=== INPUT DATA ===

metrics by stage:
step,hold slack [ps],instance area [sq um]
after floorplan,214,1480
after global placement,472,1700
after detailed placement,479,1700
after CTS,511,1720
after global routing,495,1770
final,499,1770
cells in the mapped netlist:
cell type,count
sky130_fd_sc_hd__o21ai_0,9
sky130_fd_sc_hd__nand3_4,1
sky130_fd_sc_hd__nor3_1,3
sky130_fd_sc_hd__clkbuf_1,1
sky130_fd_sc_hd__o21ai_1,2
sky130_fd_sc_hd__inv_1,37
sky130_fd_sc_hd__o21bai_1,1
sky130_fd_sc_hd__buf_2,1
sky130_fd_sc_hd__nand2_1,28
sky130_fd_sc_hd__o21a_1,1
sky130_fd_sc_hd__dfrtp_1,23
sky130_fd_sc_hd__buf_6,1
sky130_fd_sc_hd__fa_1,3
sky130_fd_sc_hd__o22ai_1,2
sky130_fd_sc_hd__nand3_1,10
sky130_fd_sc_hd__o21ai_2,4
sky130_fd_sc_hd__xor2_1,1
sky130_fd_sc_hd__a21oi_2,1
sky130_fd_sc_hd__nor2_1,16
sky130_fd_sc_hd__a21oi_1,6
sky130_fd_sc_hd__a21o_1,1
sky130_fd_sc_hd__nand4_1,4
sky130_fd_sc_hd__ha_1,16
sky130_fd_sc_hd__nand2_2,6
**config.mk**
```make
export PLATFORM = sky130hd
export DESIGN_NAME = mem_arbiter_flat
export DESIGN_NICKNAME = d
export VERILOG_FILES = /design/src/rtl/mem_arbiter_pkg.sv /design/src/rtl/mem_arbiter_if.sv /design/src/rtl/mem_arbiter_perf.sv /design/src/rtl/mem_arbiter.sv /design/src/flat_wrapper.sv
export SDC_FILE = /design/constraint.sdc
export NUM_CORES = 1
export LEC_CHECK = 0
export ABC_AREA = 1
export CAP_MARGIN = 20
export CORE_MARGIN = 2
export CORE_UTILIZATION = 31
export DETAILED_ROUTE_END_ITERATION = 12
export PLACE_DENSITY_LB_ADDON = 0.2
export SLEW_MARGIN = 20
export SYNTH_ARGS = -nofsm -noshare
export SYNTH_HDL_FRONTEND = slang
export SYNTH_SLANG_ARGS = --single-unit
```
**constraint.sdc**
```tcl
create_clock -name clk_i -period 1.3 [get_ports clk_i]
set_clock_uncertainty 0.1 [all_clocks]
set_input_delay 0.13 -clock clk_i [delete_from_list [all_inputs] [get_ports clk_i]]
set_output_delay 0.13 -clock clk_i [all_outputs]
set_load 0.01 [all_outputs]
```
--- config.mk ---
export PLATFORM = sky130hd
export DESIGN_NAME = mul_16_seq
export DESIGN_NICKNAME = d
export VERILOG_FILES = /design/src/rtl/mul_16_seq.sv
export SDC_FILE = /design/constraint.sdc
export NUM_CORES = 1
export LEC_CHECK = 0
export BUFFER_PORTS_ARGS = -buffer_cell sky130_fd_sc_hd__buf_2
export CAP_MARGIN = 40
export CORE_ASPECT_RATIO = 2
export CORE_UTILIZATION = 25
export DETAILED_ROUTE_END_ITERATION = 12
export PLACE_DENSITY = 0.49
export SYNTH_ARGS = -nofsm -noshare
export SYNTH_HDL_FRONTEND = slang
export SYNTH_SLANG_ARGS = --single-unit
--- constraint.sdc ---
create_clock -name clk -period 2.3 [get_ports clk]
set_input_delay 0.115 -clock clk [delete_from_list [all_inputs] [get_ports clk]]
set_output_delay 0.115 -clock clk [all_outputs]
set_load 0.02 [all_outputs]
--- src/rtl/mul_16_seq.sv ---
// mul_16_seq: sequential 16x16 shift-and-add multiplier, product = (a*b) mod 2^16.
// Revision: 1.0
`default_nettype none

module mul_16_seq #(
  parameter bit EARLY_EXIT = 1'b0
) (
  input  logic        clk,
  input  logic        rst_n,
  input  logic        in_valid,
  output logic        in_ready,
  input  logic [15:0] a,
  input  logic [15:0] b,
  output logic        out_valid,
  input  logic        out_ready,
  output logic [15:0] product,
  output logic        busy
);

  typedef enum logic [1:0] {
    IDLE = 2'd0,
    RUN  = 2'd1,
    DONE = 2'd2
  } state_t;

  state_t      state, state_nx;
  logic [15:0] acc, mcand, mplier, sum;
  logic [4:0]  count;

  // Single shared adder; its carry-out is intentionally not kept.
  add_16 u_add (
    .a   (acc),
    .b   (mcand),
    .sum (sum)
  );

  always_ff @(posedge clk or negedge rst_n) begin
    if (!rst_n) state <= IDLE;
    else        state <= state_nx;
  end

  always_comb begin
    state_nx = state;
    case (state)
      IDLE: if (in_valid) state_nx = RUN;
      RUN: begin
        // Exit test uses the pre-shift mplier, so bit 1 upward is what remains.
        if (count == 5'd15 || (EARLY_EXIT && mplier[15:1] == 15'd0))
          state_nx = DONE;
      end
      DONE:    if (out_ready) state_nx = IDLE;
      default: state_nx = IDLE;
    endcase
  end

  always_ff @(posedge clk or negedge rst_n) begin
    if (!rst_n) begin
      acc    <= 16'd0;
      mcand  <= 16'd0;
      mplier <= 16'd0;
      count  <= 5'd0;
    end else begin
      case (state)
        IDLE: begin
          if (in_valid) begin
            acc    <= 16'd0;
            mcand  <= a;
            mplier <= b;
            count  <= 5'd0;
          end
        end
        RUN: begin
          if (mplier[0]) acc <= sum;
          mcand  <= {mcand[14:0], 1'b0};
          mplier <= {1'b0, mplier[15:1]};
          count  <= count + 5'd1;
        end
        default: ;
      endcase
    end
  end

  assign in_ready  = (state == IDLE);
  assign busy      = (state == RUN);
  assign out_valid = (state == DONE);
  assign product   = acc;

endmodule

===

_WHAT IS REQUIRED_
Repeat, word for word, the lines above between the line holding "sky130_fd_sc_hd__o21ai_1,2" and the line holding "sky130_fd_sc_hd__ha_1,16", inclusive; omit everything else.

_EXPECTED OUTPUT_
sky130_fd_sc_hd__o21ai_1,2
sky130_fd_sc_hd__inv_1,37
sky130_fd_sc_hd__o21bai_1,1
sky130_fd_sc_hd__buf_2,1
sky130_fd_sc_hd__nand2_1,28
sky130_fd_sc_hd__o21a_1,1
sky130_fd_sc_hd__dfrtp_1,23
sky130_fd_sc_hd__buf_6,1
sky130_fd_sc_hd__fa_1,3
sky130_fd_sc_hd__o22ai_1,2
sky130_fd_sc_hd__nand3_1,10
sky130_fd_sc_hd__o21ai_2,4
sky130_fd_sc_hd__xor2_1,1
sky130_fd_sc_hd__a21oi_2,1
sky130_fd_sc_hd__nor2_1,16
sky130_fd_sc_hd__a21oi_1,6
sky130_fd_sc_hd__a21o_1,1
sky130_fd_sc_hd__nand4_1,4
sky130_fd_sc_hd__ha_1,16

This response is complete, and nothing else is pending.